Start of RECORD EXCERPTS

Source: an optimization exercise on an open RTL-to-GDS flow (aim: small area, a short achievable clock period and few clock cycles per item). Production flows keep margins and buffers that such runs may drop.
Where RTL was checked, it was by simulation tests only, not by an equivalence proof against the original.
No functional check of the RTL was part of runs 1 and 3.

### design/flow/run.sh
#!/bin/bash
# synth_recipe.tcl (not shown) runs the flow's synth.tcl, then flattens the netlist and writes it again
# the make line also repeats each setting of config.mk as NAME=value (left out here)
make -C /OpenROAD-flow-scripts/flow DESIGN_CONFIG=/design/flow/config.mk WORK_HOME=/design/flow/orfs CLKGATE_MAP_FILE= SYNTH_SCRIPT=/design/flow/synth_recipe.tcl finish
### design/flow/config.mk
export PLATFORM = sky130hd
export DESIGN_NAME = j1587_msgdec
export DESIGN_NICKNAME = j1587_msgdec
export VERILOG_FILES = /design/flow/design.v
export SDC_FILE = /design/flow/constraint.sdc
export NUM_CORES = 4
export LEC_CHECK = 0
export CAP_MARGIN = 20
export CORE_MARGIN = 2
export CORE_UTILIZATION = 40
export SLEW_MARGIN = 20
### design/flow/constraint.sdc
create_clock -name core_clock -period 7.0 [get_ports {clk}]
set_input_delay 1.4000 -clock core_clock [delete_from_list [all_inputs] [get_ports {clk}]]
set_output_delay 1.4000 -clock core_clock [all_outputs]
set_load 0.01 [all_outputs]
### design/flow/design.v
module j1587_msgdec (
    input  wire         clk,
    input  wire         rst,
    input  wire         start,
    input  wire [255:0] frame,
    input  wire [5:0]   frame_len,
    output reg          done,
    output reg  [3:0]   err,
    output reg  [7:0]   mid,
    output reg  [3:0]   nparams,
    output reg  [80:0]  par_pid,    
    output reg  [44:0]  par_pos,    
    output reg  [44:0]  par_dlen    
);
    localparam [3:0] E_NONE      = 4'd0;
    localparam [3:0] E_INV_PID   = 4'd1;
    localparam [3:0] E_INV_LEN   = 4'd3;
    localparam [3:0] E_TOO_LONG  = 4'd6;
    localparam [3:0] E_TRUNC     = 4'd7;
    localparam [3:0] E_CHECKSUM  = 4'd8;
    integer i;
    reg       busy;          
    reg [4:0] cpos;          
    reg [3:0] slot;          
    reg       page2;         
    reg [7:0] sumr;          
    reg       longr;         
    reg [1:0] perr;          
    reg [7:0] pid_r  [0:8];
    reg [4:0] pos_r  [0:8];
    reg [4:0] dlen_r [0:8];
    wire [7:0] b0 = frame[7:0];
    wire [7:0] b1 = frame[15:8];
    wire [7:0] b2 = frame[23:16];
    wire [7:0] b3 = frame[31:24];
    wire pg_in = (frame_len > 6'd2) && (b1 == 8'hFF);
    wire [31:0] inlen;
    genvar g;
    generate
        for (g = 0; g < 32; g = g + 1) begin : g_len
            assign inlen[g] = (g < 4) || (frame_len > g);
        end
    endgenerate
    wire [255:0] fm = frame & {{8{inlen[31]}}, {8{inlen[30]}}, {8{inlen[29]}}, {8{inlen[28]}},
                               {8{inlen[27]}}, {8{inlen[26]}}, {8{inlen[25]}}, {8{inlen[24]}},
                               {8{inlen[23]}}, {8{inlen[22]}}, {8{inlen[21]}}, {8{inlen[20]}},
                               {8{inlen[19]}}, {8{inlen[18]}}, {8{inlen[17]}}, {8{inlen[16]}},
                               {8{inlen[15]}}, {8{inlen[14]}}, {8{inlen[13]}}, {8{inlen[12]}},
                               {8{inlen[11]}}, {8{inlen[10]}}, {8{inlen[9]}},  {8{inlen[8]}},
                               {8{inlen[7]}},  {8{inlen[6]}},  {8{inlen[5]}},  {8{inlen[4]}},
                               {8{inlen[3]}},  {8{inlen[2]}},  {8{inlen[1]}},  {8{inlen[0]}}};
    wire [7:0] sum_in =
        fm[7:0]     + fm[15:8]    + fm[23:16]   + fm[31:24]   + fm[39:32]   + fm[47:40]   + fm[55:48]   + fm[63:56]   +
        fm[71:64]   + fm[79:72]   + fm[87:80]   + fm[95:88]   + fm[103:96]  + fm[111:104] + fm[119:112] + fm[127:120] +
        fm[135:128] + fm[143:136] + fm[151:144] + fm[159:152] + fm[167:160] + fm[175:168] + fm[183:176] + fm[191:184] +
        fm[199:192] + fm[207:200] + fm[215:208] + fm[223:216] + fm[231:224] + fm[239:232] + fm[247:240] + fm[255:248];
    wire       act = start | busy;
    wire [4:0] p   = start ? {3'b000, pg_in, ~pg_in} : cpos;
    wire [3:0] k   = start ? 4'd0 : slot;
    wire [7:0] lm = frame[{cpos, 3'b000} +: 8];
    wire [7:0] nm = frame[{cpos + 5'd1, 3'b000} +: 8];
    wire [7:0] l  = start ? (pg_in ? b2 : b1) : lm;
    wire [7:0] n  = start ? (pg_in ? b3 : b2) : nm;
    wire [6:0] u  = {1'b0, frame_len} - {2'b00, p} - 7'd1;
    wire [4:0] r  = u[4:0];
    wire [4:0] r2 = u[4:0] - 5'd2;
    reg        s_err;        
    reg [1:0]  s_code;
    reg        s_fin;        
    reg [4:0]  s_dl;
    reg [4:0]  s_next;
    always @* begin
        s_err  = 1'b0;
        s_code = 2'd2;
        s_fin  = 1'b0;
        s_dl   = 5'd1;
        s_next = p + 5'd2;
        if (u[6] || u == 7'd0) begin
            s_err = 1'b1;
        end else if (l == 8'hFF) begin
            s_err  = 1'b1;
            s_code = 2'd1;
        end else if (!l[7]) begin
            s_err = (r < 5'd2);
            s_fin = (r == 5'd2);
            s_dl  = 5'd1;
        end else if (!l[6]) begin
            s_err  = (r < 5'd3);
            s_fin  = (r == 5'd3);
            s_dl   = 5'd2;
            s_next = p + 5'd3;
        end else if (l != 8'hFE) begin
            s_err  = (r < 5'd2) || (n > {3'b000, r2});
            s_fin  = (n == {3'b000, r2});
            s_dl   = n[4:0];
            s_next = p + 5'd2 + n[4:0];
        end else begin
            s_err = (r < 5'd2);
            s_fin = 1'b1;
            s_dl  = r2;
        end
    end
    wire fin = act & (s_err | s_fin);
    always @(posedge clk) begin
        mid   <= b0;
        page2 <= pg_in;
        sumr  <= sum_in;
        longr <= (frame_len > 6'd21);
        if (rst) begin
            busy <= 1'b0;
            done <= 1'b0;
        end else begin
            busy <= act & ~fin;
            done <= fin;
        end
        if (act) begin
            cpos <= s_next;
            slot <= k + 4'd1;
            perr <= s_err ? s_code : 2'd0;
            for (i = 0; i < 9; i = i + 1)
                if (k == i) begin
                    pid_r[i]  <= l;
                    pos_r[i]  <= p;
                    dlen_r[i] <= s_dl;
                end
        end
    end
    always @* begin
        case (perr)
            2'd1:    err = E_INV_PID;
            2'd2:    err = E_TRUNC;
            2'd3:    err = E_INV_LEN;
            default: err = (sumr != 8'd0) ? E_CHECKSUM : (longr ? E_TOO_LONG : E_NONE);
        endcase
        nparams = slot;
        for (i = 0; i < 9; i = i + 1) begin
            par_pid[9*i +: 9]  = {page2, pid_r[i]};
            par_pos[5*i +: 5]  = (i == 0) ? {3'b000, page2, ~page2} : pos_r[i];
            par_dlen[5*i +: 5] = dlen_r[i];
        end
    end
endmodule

End of RECORD EXCERPTS
Start of RECORD EXCERPTS

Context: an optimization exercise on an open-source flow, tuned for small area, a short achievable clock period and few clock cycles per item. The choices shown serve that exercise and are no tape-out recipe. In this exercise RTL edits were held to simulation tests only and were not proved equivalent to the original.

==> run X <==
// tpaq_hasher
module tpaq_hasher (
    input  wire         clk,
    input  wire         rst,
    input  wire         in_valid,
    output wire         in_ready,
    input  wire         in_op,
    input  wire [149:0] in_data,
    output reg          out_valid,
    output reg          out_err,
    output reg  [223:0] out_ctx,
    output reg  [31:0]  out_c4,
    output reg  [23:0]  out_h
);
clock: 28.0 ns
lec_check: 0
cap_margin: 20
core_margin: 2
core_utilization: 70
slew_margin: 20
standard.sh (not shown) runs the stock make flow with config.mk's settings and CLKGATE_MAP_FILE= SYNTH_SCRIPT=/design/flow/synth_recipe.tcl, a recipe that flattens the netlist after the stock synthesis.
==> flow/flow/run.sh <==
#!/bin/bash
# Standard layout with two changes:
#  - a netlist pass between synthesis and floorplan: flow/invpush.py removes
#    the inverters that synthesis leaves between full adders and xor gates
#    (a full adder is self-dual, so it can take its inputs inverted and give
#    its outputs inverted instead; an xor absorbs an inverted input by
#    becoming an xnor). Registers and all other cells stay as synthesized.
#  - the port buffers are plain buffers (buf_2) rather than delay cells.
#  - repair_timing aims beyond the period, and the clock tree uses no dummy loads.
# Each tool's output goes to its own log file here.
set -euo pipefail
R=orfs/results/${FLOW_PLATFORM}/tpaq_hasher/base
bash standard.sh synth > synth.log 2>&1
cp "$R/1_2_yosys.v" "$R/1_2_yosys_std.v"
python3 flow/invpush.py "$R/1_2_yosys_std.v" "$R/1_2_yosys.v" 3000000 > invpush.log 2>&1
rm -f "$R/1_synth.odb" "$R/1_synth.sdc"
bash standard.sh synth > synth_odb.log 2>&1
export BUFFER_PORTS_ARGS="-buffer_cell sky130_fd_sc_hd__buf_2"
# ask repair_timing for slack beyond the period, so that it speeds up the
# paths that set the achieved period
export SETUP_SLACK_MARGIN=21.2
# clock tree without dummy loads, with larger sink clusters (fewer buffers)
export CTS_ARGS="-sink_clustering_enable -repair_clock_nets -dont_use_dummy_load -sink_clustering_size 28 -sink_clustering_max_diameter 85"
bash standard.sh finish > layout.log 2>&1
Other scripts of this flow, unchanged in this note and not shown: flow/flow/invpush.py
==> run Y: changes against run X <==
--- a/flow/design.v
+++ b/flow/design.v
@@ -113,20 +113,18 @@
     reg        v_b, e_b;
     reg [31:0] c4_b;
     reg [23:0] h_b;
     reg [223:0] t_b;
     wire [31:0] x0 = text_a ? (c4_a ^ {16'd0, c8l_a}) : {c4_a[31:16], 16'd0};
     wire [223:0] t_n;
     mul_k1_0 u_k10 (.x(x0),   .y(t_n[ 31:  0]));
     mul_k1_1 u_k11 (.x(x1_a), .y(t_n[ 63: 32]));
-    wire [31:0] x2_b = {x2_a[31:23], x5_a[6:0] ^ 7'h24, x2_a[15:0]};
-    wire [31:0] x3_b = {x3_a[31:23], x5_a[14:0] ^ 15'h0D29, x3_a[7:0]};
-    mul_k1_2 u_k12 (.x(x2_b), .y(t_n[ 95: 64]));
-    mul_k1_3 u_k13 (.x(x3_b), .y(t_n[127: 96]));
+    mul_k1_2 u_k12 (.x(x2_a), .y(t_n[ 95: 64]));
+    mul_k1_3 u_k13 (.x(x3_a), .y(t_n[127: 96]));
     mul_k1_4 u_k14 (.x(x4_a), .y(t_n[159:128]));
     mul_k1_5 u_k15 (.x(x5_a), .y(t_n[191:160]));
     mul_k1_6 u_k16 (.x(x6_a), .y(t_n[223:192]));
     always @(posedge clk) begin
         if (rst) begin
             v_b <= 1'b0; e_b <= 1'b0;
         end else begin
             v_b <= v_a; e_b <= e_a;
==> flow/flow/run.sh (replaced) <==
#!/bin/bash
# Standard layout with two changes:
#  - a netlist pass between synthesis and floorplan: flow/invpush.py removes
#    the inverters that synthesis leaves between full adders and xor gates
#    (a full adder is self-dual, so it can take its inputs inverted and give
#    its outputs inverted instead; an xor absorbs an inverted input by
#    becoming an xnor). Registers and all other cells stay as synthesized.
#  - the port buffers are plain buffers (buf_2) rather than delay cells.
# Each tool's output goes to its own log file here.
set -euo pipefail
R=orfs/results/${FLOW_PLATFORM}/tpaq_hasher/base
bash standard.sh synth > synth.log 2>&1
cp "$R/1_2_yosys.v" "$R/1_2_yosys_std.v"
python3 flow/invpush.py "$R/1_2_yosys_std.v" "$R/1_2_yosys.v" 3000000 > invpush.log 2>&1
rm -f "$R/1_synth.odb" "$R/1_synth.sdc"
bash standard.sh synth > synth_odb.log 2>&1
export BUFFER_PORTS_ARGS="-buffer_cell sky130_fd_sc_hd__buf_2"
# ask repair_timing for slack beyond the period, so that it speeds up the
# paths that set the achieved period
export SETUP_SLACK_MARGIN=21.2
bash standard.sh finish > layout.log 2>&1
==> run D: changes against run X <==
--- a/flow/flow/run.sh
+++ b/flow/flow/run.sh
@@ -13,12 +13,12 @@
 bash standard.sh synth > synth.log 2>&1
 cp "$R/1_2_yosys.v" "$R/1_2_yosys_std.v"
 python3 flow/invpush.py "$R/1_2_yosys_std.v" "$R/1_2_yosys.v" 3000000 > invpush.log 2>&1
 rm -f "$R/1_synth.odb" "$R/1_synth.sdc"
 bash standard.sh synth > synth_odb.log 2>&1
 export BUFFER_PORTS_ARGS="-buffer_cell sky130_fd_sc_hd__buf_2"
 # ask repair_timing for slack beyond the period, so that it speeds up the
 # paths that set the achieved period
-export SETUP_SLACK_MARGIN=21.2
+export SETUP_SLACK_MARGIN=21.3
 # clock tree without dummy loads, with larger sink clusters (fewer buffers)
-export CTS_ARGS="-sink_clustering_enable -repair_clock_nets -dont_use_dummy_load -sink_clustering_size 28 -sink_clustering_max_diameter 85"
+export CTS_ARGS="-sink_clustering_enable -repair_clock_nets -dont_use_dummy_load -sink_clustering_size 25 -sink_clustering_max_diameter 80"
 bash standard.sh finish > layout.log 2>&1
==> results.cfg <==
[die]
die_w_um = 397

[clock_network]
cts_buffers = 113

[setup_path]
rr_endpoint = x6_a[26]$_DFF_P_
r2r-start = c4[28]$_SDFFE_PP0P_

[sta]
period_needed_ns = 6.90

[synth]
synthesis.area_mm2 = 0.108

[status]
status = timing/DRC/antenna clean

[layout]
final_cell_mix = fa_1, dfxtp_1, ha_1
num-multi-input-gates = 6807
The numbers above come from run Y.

End of RECORD EXCERPTS
Start of RECORD EXCERPTS

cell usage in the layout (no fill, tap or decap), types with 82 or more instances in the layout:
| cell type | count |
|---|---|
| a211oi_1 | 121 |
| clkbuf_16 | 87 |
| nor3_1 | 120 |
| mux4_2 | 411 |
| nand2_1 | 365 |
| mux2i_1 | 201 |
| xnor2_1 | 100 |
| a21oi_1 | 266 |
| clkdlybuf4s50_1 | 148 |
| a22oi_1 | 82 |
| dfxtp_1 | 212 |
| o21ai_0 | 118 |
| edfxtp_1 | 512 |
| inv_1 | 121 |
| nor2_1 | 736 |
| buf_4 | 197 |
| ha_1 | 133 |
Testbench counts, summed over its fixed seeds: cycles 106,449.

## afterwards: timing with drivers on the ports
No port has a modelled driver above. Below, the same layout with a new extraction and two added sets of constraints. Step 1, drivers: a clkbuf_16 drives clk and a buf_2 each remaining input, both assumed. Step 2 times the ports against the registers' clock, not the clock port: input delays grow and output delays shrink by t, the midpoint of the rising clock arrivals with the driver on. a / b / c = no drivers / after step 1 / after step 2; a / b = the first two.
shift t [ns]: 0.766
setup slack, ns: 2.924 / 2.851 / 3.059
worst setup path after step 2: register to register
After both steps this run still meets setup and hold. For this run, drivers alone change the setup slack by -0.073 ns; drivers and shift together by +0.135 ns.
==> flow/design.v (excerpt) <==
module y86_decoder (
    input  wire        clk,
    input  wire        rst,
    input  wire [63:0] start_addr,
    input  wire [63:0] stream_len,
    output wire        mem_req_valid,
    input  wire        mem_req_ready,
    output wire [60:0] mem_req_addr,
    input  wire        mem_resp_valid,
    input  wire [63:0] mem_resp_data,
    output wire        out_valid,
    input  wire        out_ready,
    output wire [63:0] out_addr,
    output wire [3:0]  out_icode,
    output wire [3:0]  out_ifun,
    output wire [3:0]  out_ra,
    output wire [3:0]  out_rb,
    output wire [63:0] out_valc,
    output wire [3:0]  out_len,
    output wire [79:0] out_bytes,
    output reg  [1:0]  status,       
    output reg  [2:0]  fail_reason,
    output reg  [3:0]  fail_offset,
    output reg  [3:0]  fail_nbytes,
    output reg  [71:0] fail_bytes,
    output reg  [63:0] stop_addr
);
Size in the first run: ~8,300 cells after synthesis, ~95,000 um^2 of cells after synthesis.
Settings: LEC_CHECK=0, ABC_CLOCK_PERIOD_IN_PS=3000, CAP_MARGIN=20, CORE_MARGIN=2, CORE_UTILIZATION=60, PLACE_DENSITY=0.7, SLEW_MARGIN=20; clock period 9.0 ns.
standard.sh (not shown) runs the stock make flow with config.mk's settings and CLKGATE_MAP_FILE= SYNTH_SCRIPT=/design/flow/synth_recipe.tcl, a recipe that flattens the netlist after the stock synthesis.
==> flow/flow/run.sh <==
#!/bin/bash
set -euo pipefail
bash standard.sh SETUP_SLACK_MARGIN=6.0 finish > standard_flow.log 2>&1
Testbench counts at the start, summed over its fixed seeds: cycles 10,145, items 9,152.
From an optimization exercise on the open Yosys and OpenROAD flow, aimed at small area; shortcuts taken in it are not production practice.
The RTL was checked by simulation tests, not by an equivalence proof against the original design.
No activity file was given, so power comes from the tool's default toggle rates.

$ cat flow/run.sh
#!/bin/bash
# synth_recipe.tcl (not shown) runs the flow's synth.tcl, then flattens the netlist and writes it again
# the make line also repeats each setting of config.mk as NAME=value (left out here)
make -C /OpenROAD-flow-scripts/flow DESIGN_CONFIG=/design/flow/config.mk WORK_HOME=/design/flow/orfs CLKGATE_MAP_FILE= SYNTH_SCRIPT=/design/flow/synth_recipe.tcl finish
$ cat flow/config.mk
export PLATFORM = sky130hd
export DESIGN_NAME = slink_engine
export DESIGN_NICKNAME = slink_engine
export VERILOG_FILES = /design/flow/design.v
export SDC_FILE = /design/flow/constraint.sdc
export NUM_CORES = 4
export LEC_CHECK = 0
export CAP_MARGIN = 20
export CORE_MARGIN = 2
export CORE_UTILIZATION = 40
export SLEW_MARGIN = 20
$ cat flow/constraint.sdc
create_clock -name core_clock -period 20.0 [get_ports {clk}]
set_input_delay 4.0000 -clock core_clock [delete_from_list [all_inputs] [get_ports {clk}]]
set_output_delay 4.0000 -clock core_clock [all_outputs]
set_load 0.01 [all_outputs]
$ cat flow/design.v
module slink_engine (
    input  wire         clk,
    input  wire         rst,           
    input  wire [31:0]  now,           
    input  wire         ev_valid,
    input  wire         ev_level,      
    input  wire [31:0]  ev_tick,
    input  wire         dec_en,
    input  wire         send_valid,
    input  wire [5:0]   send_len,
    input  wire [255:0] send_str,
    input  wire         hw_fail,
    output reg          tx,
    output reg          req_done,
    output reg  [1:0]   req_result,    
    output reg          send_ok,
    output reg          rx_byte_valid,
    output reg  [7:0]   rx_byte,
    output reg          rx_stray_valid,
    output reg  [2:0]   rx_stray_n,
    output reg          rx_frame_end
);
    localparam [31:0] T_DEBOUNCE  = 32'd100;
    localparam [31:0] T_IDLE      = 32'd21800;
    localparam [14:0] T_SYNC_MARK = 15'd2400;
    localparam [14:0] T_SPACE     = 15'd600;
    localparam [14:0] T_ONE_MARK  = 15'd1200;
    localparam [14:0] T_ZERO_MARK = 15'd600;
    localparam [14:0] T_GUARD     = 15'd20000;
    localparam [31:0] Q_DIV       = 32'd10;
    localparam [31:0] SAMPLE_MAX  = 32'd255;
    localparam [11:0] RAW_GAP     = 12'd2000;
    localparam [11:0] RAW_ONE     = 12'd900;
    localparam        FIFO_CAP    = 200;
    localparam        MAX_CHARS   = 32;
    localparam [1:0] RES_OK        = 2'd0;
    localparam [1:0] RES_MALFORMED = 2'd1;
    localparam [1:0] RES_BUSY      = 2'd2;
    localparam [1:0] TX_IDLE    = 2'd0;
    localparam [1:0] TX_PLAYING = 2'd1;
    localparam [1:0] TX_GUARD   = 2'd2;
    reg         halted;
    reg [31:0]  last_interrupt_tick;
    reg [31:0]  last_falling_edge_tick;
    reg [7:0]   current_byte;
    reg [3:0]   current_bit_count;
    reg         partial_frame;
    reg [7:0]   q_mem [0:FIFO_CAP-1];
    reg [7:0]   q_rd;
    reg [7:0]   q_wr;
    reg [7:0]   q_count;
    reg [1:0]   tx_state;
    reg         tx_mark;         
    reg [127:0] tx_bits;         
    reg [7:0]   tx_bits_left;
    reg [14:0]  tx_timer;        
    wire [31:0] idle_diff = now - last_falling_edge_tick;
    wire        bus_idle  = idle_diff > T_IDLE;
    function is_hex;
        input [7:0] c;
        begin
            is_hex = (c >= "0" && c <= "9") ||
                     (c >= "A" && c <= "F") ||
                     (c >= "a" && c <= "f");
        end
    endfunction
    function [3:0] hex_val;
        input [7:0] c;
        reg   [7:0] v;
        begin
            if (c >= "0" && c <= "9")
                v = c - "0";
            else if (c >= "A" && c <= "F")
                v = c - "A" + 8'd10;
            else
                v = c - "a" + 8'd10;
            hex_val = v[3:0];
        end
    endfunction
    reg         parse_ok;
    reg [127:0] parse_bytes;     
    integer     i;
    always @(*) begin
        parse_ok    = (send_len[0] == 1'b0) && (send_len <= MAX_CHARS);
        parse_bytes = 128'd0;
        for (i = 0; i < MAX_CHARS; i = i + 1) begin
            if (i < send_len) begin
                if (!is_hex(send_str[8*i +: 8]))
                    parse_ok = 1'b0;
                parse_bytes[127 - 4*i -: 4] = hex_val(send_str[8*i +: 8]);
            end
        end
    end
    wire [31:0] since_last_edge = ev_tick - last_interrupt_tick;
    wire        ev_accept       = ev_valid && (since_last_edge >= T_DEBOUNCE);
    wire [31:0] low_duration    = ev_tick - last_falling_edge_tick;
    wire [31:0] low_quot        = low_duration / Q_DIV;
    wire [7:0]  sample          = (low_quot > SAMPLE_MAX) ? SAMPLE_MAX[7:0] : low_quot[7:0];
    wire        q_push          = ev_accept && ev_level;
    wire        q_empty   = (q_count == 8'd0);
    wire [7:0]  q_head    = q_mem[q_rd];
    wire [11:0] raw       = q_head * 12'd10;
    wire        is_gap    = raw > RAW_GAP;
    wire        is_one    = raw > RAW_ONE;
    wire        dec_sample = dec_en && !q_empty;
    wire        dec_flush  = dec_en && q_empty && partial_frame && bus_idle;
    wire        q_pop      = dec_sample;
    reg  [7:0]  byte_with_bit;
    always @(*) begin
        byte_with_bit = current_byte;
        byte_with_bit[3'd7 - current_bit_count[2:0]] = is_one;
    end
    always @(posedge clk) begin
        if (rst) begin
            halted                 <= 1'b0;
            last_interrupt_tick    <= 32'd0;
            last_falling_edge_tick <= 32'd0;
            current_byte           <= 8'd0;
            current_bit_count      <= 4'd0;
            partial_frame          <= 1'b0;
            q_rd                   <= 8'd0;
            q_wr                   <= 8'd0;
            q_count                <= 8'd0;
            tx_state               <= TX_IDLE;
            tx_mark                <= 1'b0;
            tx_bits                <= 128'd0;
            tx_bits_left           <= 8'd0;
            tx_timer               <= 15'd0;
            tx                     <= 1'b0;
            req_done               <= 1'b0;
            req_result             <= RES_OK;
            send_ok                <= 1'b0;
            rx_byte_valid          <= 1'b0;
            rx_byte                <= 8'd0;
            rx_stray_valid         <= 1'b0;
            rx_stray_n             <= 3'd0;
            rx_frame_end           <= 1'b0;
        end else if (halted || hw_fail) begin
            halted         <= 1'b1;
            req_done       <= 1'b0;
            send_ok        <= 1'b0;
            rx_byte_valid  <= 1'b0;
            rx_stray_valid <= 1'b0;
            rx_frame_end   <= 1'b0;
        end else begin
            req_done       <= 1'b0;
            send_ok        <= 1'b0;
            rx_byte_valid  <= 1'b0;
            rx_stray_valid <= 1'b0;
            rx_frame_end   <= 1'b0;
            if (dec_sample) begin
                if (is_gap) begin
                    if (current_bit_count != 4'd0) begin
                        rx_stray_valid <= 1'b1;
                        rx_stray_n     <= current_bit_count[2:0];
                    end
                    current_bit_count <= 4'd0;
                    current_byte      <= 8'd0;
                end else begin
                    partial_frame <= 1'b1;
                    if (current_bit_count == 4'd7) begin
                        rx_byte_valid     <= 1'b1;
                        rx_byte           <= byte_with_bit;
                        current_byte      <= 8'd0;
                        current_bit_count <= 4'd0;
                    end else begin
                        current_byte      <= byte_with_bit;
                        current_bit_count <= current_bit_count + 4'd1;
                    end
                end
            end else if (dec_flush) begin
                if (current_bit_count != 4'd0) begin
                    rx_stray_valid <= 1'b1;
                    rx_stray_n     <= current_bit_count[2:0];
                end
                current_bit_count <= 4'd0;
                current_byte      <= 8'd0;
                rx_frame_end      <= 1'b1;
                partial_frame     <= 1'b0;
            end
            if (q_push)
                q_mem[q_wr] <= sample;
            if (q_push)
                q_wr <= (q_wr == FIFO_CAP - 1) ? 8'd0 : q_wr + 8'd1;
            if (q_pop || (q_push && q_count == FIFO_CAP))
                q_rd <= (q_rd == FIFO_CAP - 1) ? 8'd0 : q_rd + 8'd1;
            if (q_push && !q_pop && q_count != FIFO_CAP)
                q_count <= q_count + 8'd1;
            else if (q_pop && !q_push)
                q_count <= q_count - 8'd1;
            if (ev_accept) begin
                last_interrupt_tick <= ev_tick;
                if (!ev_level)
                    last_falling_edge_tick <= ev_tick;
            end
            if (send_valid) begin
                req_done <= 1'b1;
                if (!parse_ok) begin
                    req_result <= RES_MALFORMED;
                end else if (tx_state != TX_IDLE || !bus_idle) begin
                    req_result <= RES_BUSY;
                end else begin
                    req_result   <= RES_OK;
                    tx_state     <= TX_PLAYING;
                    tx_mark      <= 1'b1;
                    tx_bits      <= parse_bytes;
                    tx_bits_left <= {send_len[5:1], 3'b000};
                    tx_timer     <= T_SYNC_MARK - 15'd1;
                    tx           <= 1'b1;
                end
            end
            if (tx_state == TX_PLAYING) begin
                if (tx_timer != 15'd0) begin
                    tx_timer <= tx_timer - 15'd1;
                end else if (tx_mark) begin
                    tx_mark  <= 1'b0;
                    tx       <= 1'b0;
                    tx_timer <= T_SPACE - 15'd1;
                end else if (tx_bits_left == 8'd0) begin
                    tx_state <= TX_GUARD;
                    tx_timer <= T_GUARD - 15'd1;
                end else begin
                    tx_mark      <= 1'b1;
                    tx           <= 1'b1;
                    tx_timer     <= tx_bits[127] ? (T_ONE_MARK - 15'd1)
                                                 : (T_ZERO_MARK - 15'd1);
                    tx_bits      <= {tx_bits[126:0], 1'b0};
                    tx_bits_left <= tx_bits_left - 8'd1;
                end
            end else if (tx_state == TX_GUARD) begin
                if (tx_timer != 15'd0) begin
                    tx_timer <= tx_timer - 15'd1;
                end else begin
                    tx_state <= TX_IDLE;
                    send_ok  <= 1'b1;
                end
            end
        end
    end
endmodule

End of RECORD EXCERPTS

→ **ASSIGNMENT**: Wherever the string "shift" appears in the data above, report the whole line.

→ **REPLY TO THE TASK**:
shift t [ns]: 0.766
After both steps this run still meets setup and hold. For this run, drivers alone change the setup slack by -0.073 ns; drivers and shift together by +0.135 ns.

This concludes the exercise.